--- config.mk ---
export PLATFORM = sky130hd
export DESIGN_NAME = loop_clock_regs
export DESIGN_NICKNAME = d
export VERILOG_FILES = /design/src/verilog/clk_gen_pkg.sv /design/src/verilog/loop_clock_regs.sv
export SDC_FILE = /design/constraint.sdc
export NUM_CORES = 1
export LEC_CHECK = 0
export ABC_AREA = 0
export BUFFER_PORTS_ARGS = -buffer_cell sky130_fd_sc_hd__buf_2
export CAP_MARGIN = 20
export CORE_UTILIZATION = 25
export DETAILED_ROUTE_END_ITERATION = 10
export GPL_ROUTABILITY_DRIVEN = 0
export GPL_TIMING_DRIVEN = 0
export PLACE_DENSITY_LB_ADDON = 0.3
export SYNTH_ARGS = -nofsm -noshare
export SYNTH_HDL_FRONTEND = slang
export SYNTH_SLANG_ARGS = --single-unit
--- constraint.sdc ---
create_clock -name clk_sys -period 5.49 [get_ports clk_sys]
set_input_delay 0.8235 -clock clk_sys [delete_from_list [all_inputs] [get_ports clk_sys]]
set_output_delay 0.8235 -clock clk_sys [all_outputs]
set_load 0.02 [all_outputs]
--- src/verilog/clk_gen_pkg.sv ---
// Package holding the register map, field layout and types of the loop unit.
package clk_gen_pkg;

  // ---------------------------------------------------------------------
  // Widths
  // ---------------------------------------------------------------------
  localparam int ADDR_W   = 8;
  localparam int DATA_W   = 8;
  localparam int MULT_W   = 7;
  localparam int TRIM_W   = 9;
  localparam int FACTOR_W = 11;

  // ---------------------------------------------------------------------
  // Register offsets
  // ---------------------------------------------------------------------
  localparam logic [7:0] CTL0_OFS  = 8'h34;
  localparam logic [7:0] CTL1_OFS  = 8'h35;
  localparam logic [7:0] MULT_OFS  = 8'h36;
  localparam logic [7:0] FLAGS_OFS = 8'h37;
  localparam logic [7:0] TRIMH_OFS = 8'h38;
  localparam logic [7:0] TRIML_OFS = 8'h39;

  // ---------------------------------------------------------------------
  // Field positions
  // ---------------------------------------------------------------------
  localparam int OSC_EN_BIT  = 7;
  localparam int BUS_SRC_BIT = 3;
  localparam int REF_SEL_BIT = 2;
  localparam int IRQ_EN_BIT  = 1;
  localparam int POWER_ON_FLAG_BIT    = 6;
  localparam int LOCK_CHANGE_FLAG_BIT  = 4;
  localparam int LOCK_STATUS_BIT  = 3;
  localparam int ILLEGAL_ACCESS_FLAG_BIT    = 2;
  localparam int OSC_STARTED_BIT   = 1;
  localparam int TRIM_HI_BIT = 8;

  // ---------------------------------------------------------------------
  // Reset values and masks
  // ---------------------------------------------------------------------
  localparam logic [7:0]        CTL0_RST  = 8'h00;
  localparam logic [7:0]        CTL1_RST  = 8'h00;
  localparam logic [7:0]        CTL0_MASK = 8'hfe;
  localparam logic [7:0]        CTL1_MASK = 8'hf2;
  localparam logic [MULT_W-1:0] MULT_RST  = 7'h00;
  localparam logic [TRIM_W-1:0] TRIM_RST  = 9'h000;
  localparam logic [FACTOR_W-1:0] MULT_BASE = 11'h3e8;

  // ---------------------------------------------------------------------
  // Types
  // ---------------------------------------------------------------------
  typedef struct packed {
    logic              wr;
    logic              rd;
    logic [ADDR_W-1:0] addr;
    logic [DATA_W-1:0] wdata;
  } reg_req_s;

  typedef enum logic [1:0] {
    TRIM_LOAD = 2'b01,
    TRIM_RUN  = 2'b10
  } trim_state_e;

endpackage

= = =

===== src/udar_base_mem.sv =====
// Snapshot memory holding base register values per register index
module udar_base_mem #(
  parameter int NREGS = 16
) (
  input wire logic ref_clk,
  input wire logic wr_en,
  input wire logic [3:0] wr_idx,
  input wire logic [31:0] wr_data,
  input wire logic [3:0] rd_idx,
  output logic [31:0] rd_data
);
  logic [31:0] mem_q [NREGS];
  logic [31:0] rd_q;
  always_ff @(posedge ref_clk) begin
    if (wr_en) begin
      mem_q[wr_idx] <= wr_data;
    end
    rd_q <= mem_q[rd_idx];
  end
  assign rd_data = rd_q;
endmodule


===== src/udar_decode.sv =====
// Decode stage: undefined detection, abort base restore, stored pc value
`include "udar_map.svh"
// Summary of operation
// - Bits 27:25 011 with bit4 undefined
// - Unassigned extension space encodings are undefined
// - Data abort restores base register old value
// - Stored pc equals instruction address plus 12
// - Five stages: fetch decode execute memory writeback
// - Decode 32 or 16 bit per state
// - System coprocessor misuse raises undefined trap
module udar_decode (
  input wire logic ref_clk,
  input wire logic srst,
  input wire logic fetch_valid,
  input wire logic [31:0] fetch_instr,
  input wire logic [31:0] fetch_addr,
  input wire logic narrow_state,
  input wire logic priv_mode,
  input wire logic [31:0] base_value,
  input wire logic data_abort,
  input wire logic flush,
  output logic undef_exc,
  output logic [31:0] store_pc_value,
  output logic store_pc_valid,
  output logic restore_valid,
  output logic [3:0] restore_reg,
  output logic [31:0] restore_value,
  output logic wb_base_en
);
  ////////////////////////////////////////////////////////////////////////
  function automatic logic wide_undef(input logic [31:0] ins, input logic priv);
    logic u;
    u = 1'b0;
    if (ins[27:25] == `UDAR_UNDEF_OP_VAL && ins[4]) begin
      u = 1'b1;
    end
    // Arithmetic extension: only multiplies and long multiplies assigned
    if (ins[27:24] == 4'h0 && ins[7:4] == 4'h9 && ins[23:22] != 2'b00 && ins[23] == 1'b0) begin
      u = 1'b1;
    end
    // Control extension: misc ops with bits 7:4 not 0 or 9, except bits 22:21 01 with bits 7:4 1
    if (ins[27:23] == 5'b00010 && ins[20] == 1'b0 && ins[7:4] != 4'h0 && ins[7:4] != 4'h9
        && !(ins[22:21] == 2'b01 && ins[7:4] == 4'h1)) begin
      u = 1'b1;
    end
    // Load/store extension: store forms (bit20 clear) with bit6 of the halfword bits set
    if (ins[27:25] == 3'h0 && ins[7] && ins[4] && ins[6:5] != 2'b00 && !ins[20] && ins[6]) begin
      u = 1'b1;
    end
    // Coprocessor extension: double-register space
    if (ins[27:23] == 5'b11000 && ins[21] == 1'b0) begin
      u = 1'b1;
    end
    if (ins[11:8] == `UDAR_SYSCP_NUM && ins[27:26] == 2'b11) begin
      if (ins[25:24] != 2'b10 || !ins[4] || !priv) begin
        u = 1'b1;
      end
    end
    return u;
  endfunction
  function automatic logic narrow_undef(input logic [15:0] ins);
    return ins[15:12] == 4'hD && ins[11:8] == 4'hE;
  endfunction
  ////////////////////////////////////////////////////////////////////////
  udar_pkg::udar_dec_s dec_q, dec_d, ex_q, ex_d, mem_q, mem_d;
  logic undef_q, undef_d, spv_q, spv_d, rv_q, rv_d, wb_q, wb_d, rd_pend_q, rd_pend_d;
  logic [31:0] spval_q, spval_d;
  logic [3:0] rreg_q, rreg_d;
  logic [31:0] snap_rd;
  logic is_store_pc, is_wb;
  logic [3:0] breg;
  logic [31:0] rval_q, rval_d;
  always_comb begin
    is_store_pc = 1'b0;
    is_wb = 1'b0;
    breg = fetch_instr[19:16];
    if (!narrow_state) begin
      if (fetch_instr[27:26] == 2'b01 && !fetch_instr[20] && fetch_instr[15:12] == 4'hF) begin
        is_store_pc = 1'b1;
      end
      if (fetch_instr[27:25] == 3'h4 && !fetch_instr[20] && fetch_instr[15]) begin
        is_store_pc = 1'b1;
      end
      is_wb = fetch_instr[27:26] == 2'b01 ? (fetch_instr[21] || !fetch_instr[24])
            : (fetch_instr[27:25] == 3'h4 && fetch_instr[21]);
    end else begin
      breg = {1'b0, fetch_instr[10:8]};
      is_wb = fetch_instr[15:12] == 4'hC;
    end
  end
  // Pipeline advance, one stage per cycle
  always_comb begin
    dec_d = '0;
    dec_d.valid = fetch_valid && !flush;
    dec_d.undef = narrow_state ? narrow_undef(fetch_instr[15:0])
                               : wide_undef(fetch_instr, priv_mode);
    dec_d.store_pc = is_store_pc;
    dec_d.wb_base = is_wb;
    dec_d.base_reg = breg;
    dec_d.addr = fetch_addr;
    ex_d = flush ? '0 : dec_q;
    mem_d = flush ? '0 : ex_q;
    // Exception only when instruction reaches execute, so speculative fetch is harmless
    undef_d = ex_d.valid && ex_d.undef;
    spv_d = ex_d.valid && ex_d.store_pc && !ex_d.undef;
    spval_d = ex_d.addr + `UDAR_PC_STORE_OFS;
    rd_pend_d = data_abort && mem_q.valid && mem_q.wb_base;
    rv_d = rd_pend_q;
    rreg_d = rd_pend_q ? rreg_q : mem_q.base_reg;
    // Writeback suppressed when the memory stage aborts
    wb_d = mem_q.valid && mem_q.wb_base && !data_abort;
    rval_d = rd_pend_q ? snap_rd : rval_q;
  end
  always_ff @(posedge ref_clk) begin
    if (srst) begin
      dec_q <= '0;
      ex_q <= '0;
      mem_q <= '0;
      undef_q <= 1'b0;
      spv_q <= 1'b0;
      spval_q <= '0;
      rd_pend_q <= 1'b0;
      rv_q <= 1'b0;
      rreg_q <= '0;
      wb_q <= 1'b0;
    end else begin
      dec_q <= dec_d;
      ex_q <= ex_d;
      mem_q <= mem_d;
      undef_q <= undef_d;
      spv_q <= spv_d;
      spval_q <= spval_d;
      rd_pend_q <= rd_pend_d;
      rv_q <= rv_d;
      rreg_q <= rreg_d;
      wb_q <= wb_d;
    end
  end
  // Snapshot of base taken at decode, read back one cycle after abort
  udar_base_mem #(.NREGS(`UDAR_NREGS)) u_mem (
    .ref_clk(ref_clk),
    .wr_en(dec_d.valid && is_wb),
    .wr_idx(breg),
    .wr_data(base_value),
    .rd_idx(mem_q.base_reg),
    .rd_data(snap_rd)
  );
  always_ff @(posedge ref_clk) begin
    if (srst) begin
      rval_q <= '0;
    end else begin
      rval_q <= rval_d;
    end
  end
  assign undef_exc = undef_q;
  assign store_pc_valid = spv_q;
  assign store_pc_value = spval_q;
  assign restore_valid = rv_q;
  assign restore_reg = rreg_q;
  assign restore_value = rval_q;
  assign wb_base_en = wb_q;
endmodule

= = =

All lines in the listing above from the line containing "export SDC_FILE = /design/constraint.sdc" to the line containing "localparam int ADDR_W", inclusive, should be retyped exactly; no other lines should appear.

§ Output:
export SDC_FILE = /design/constraint.sdc
export NUM_CORES = 1
export LEC_CHECK = 0
export ABC_AREA = 0
export BUFFER_PORTS_ARGS = -buffer_cell sky130_fd_sc_hd__buf_2
export CAP_MARGIN = 20
export CORE_UTILIZATION = 25
export DETAILED_ROUTE_END_ITERATION = 10
export GPL_ROUTABILITY_DRIVEN = 0
export GPL_TIMING_DRIVEN = 0
export PLACE_DENSITY_LB_ADDON = 0.3
export SYNTH_ARGS = -nofsm -noshare
export SYNTH_HDL_FRONTEND = slang
export SYNTH_SLANG_ARGS = --single-unit
--- constraint.sdc ---
create_clock -name clk_sys -period 5.49 [get_ports clk_sys]
set_input_delay 0.8235 -clock clk_sys [delete_from_list [all_inputs] [get_ports clk_sys]]
set_output_delay 0.8235 -clock clk_sys [all_outputs]
set_load 0.02 [all_outputs]
--- src/verilog/clk_gen_pkg.sv ---
// Package holding the register map, field layout and types of the loop unit.
package clk_gen_pkg;

  // ---------------------------------------------------------------------
  // Widths
  // ---------------------------------------------------------------------
  localparam int ADDR_W   = 8;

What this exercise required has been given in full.